The Racka (pronounced /rɑ:tskɑ:/ Hungarian [ˈrɒts.kɒ]), or Hortobágy Racka Sheep, is an endangered breed of sheep originating in Hungary, known for its curly and crimped wool and unusual spiral horns, which are seen on both the rams and the ewes (albeit slightly shorter on the females). These unique appendages are unlike any other domestic sheep horns, and may grow up to 2.0 ft long, growing at a roughly 45-degree, diagonal angle; the shortest standard length is 20 in for rams and 12–15 in for ewes.

Although the Racka has been kept by Hungarians for several centuries, once being the most common sheep breed in the country, it is now considered a rare breed, with an estimated 2,500 animals remaining. Today, the largest flocks are found in the Hortobágy steppes of Hungary and, to a lesser extent, in Caraș-Severin, Romania. However, due to its unique features, it has seen popularity abroad, being exported in growing numbers to the United Kingdom, United States and France; while in its home range interest remains limited. It is a hardy, multi-purpose breed used for milking, wool and meat. Their wool is long and coarse, and appears in two general types: a cream or off-white (on animals with light brown to apricot skin), and a black to dark brown variation (with black skin). Ewes weigh around 88 lb and rams 132 lb.

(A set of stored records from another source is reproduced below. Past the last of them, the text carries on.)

`config.mk`:
```
export PLATFORM = sky130hd
export DESIGN_NAME = bfloat16_add_sub
export DESIGN_NICKNAME = d
export VERILOG_FILES = /design/src/rtl/core/bfas_pkg.sv /design/src/rtl/core/bfloat16_add_sub.sv /design/src/rtl/core/bfas_align.sv /design/src/rtl/core/bfas_addsub.sv /design/src/rtl/core/bfas_norm.sv
export VERILOG_INCLUDE_DIRS = /design/src /design/src/rtl/core
export SDC_FILE = /design/constraint.sdc
export NUM_CORES = 1
export LEC_CHECK = 0
export ABC_CLOCK_PERIOD_IN_PS = 4800
export BUFFER_PORTS_ARGS = -buffer_cell sky130_fd_sc_hd__buf_2
export CAP_MARGIN = 10
export CORE_AREA = 3 3 131 133
export DETAILED_ROUTE_END_ITERATION = 6
export DIE_AREA = 0 0 134 136
export SETUP_SLACK_MARGIN = 0.3
export SLEW_MARGIN = 20
export SYNTH_ARGS = -nofsm -noshare
export SYNTH_HDL_FRONTEND = slang
export SYNTH_SLANG_ARGS = --single-unit
```
`constraint.sdc`:
```
create_clock -name clk -period 4.8 [get_ports clk]
set_input_delay 0.72 -clock clk [delete_from_list [all_inputs] [get_ports clk]]
set_output_delay 0.72 -clock clk [all_outputs]
set_load 0.02 [all_outputs]
```
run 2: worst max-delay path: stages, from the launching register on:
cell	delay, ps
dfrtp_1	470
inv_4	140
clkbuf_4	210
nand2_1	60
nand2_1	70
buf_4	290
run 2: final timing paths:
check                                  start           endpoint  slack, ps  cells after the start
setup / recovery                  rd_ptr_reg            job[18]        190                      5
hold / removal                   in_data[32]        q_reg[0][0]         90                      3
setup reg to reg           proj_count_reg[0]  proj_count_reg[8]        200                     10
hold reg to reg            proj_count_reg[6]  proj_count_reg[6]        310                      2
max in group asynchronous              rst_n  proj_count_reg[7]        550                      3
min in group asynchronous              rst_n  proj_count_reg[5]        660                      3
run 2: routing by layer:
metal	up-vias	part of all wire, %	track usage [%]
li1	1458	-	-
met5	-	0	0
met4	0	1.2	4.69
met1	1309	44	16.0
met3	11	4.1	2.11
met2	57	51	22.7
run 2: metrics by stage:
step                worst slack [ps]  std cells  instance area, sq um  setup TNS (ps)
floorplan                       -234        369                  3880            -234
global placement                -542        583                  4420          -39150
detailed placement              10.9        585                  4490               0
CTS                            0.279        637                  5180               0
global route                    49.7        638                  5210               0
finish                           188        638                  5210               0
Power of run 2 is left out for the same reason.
$ cat src/sv/salc_ram.sv
// Generic single-write, single-read RAM with registered read data.
module salc_ram #(
	parameter int WIDTH = 8,
	parameter int DEPTH = 16
) (
	input  logic                                    clk,
	input  logic                                    wr_en,
	input  logic [((DEPTH > 1) ? $clog2(DEPTH) : 1)-1:0] wr_addr,
	input  logic [WIDTH-1:0]                        wr_data,
	input  logic                                    rd_en,
	input  logic [((DEPTH > 1) ? $clog2(DEPTH) : 1)-1:0] rd_addr,
	output logic [WIDTH-1:0]                        rd_data
);

	logic [WIDTH-1:0] mem_q [DEPTH];

	always_ff @(posedge clk) begin
		if (wr_en) begin
			mem_q[wr_addr] <= wr_data;
		end
		if (rd_en) begin
			rd_data <= mem_q[rd_addr];
		end
	end

endmodule
File: config.mk
export PLATFORM = sky130hd
export DESIGN_NAME = servo_status_packet_receiver_flat
export DESIGN_NICKNAME = d
export VERILOG_FILES = /design/src/rtl/ssr_pkg.sv /design/src/rtl/ssr_if.sv /design/src/rtl/servo_status_packet_receiver.sv /design/src/rtl/ssr_core.sv /design/src/rtl/ssr_out_buf.sv /design/src/flat_wrapper.sv
export SDC_FILE = /design/constraint.sdc
export NUM_CORES = 1
export LEC_CHECK = 0
export ABC_AREA = 0
export BUFFER_PORTS_ARGS = -buffer_cell sky130_fd_sc_hd__buf_2
export CAP_MARGIN = 15
export CORE_UTILIZATION = 55
export CTS_CLUSTER_DIAMETER = 60
export DETAILED_ROUTE_END_ITERATION = 8
export PLACE_DENSITY = 0.75
export SETUP_SLACK_MARGIN = 0.5
export SYNTH_ARGS = -nofsm -noshare
export SYNTH_HDL_FRONTEND = slang
export SYNTH_SLANG_ARGS = --single-unit
File: constraint.sdc
create_clock -name clk -period 5.9 [get_ports clk]
set_input_delay 0.295 -clock clk [delete_from_list [all_inputs] [get_ports clk]]
set_output_delay 0.295 -clock clk [all_outputs]
set_load 0.01 [all_outputs]
File: src/rtl/ssr_pkg.sv
// Shared types and constants for the servo status packet receiver.
// No dependencies; every other file refers to it by scoped names.
package ssr_pkg;

	localparam int unsigned IDX_W   = 9;
	localparam int unsigned TICK_W  = 16;
	localparam int unsigned BYTE_W  = 8;

	localparam logic [TICK_W-1:0] TIMEOUT_RESET = 16'd1000;
	localparam logic [TICK_W-1:0] TICK_MAX      = 16'hFFFF;

	// command codes
	localparam logic [1:0] CMD_START = 2'd0;
	localparam logic [1:0] CMD_BYTE  = 2'd1;
	localparam logic [1:0] CMD_TICK  = 2'd2;

	// result kinds
	localparam logic [1:0] KIND_ACCEPT  = 2'd0;
	localparam logic [1:0] KIND_DONE    = 2'd1;
	localparam logic [1:0] KIND_TIMEOUT = 2'd2;

	// packet positions
	localparam logic [IDX_W-1:0] IDX_ID     = 9'd2;
	localparam logic [IDX_W-1:0] IDX_LENGTH = 9'd3;

	typedef struct packed {
		logic [1:0]        kind;
		logic [IDX_W-1:0]  byte_index;
		logic [BYTE_W-1:0] byte_out;
		logic              checksum_ok;
		logic [BYTE_W-1:0] length_byte;
	} res_t;

	// handshake from the core into the output buffer
	typedef struct packed {
		logic push;
	} buf_ctrl_t;

endpackage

The breed's unique appearance and quiet disposition make it a desirable animal for hobbyists. The British Racka Sheep Society has stated that the breed has a high sensitivity to its environment, being especially wary of perceived "threats" like loud noises or machinery, as well as being alert for predators; these characteristics make the breed somewhat flighty, easily spooked and potentially difficult to contain or capture, if needed.

==Characteristics==

1836 illustration of Racka sheep, identified as "Cretan or Wallachian Sheep", from The Penny Magazine

This breed is unique in appearance, with both sexes possessing long, spiraling horns, which protrude almost straight upwards and out, at a slight angle, from the top of the head.

There are two color patterns with the Racka, the most common being brown wool covering the heads and legs with the fiber varying in color from dark brown to light brown and white. Individuals can also be solid black, with black skin and wool, or a dark chocolate brown. The wool tips on black sheep fade to a reddish-black with exposure to sunlight; as they mature, the points of the fiber turn grey. The fiber diameter varies within this breed, and generally is found to be 12 to 40 micrometres with a yield of 38% to 65%. Staple length is approximately 30 cm. Fleece weight must be at least 3 kg for rams. The softness and crimp of the wool would indicate its interest with hand spinners.

The minimum acceptable mature body weight for ewes is 40 kg and for rams 60 kg. The rams average 72 cm in height.

The sheep were traditionally kept for both milk and meat. The fleece is coarse.

A similar breed is the Gyimes Racka (Hungarian: gyimesi racka), native to the Ghimeș-Făget region of Romania.